My rank is 41 out of 441. (0.97 F1 Score).

Before this, I had only practiced 2 lessons from Fast.ai and watched the first 5 lessons.

After the contest, I saw other participant’s approaches and found that their approach was much clearer and cleaner than mine.

Therefore, I decided to complete Fast.ai’s Deep Learning for Coders.

The contest was a month ago from this writing. I had the time to really sit and figure out what went well and what didn’t.


Here was my approach which I did in stages:

Step 1: Make models

1. Make a simple resnet50 model. And make sure input and output submission file are correct.

2. Improve the model. I found that the images were black and old. But the number of images were less and we cannot use external data so my solution was.

  • Heavy data augmentation (warping, crops, rotations): lead to 5–7 percent increase in F1 score and accuracy.

  • Progressive increase image size.

  • I initially started with (50,70) images

  • Trained it that then increased it. Trained it again.

3. Training approach.

  • Freeze the model train for 4 epochs
  • Unfreeze the model train for 7 epochs
  • I found unfreezing was getting higher accuracy but only when done more than freeze training. 7 is what I stuck at.
  • I replicated the kernel and trained resnet18, resnet34, vgg16, vgg19 and densenet121 so that I can ensemble there outputs
  • Model Making Environment: Kaggle Code at Models directory

Step 2: Max Ensemble

After I had all the outputs from different models.

I used the output CSVs to make a max ensemble.

(You will see that I have renamed file names to be ‘modelname’.csv in ensemble folder and the output file is ‘simple.csv’)

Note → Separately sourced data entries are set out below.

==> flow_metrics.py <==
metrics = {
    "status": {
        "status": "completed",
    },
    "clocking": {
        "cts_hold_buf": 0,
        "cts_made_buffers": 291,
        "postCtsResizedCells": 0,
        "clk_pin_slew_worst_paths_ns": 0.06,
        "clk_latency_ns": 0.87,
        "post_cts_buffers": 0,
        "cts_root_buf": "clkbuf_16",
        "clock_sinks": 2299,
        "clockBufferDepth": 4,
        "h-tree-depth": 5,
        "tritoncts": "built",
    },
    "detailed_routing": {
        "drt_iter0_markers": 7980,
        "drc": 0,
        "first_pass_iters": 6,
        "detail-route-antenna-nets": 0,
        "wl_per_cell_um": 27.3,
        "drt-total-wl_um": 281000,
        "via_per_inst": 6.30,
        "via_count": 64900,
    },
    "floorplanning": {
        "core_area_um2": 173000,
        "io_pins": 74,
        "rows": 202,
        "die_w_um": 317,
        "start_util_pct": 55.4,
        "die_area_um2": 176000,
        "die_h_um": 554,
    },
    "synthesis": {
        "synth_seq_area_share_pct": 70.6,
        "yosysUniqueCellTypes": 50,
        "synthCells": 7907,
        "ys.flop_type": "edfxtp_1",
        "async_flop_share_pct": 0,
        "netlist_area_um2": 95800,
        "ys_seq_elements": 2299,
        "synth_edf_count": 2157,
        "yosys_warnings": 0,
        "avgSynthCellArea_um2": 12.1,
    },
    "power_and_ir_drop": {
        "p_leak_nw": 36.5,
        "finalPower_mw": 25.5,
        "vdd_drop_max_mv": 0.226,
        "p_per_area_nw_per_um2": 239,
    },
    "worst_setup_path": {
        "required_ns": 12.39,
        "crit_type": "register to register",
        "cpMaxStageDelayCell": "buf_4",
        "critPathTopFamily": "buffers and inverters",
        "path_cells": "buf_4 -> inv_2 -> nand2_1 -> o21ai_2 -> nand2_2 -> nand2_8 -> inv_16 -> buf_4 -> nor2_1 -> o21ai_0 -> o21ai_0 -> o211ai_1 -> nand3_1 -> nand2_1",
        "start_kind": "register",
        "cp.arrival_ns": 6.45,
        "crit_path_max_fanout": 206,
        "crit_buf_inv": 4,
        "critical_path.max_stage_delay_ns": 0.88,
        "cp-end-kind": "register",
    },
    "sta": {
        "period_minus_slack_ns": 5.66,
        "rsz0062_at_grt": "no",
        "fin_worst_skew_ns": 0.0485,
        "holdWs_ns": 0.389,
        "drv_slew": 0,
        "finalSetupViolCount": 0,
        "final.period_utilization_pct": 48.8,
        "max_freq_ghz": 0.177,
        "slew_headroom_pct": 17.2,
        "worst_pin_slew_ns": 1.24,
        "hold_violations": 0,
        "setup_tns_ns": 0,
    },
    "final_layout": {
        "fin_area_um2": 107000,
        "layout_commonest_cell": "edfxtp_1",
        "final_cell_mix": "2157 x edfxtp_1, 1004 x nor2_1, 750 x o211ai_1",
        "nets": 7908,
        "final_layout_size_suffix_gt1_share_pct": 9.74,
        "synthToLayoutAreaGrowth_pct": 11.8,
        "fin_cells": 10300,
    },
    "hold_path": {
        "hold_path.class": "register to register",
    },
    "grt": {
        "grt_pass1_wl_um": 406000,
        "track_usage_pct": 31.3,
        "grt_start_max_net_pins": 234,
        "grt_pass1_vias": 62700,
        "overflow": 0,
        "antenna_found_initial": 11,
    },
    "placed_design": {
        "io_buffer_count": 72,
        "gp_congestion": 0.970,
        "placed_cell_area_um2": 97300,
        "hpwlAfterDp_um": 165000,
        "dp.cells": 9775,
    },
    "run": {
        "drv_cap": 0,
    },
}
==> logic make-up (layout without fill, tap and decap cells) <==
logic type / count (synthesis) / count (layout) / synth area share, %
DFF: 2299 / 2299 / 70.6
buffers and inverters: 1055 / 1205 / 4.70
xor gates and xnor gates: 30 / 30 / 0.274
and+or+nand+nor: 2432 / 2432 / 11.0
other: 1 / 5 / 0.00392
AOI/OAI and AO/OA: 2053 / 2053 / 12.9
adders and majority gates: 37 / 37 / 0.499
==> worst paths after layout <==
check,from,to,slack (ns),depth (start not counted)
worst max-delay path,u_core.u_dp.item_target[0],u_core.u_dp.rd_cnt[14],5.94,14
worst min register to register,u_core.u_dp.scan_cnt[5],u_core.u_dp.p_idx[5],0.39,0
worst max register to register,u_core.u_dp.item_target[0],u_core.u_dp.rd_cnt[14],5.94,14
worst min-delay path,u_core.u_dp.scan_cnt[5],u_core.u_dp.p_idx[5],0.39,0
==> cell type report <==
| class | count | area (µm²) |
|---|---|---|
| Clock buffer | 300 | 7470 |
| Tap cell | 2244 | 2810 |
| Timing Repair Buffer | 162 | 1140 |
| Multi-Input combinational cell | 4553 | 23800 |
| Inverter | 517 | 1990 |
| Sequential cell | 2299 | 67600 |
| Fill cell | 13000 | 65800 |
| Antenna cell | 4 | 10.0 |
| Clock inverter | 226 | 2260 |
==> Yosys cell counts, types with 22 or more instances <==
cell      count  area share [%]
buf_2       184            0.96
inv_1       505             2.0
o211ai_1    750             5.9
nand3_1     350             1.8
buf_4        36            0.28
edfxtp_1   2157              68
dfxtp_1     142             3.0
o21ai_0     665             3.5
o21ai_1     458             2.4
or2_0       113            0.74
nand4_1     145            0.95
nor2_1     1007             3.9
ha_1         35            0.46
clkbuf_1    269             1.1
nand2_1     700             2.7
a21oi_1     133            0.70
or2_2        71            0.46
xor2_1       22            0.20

Ensemble making environment: Local

Code: ankschoubey/AnalyticsVidya_Game_Of_Deep_Learning

Lessons and Mistakes Learned



  • I trained on Kaggle Kernel. The only way to get output files was to commit.

  • I also did not load existing models because on Kaggle you have to attach it as a dataset and then load. It’s a pain so I did not bother.

  • It would have been much easier to train on Google Cloud, Collab or Clouderizer.

Should have used discriminative learning rate.

  • Transfer learning without discriminative learning rate is stupid.

Refactor code early before replicating the kernel

  • I replicated kernels so that I can train different models on different kernels and get results faster.

  • The problem was that I had introduced a bug which got replicated. Also, making changes was a pain because I had to copy paste things multiple times.

Use metrics used in the contest

Kind of dumb to mention this: I did not use the F1 score. Rather relied on accuracy.

Save as many things as I can so that you save time later

  • Save results

  • Save model

  • Save data

Use Checkpoints

  • Did forget the idea of checkpoints entirely.

Useless Model

  • I made an ensemble which sucked because it only lead to 0.05 percent improvement.

  • The reason was I used a lot of mediocre models.

  • 1 ResNet 34/50 would have been fine.

  • Also did not know about DenseNet very well back then.

  • I believe that an ensemble of ResNet and DenseNet would have been wonderful.


Look at the data and use good augmentation

  • I saw some images were grey scale and old. I might have got a higher score if I had taken time


Using good data augmentation.

My model was not performing well. 93–94% accuracy was the limit.

I buffed up every transformation. And it started reaching 96+. Warping helped a lot.


Developer Habits

  • Start submissions early in the contest. And complete your work at least 3–4 days before the end.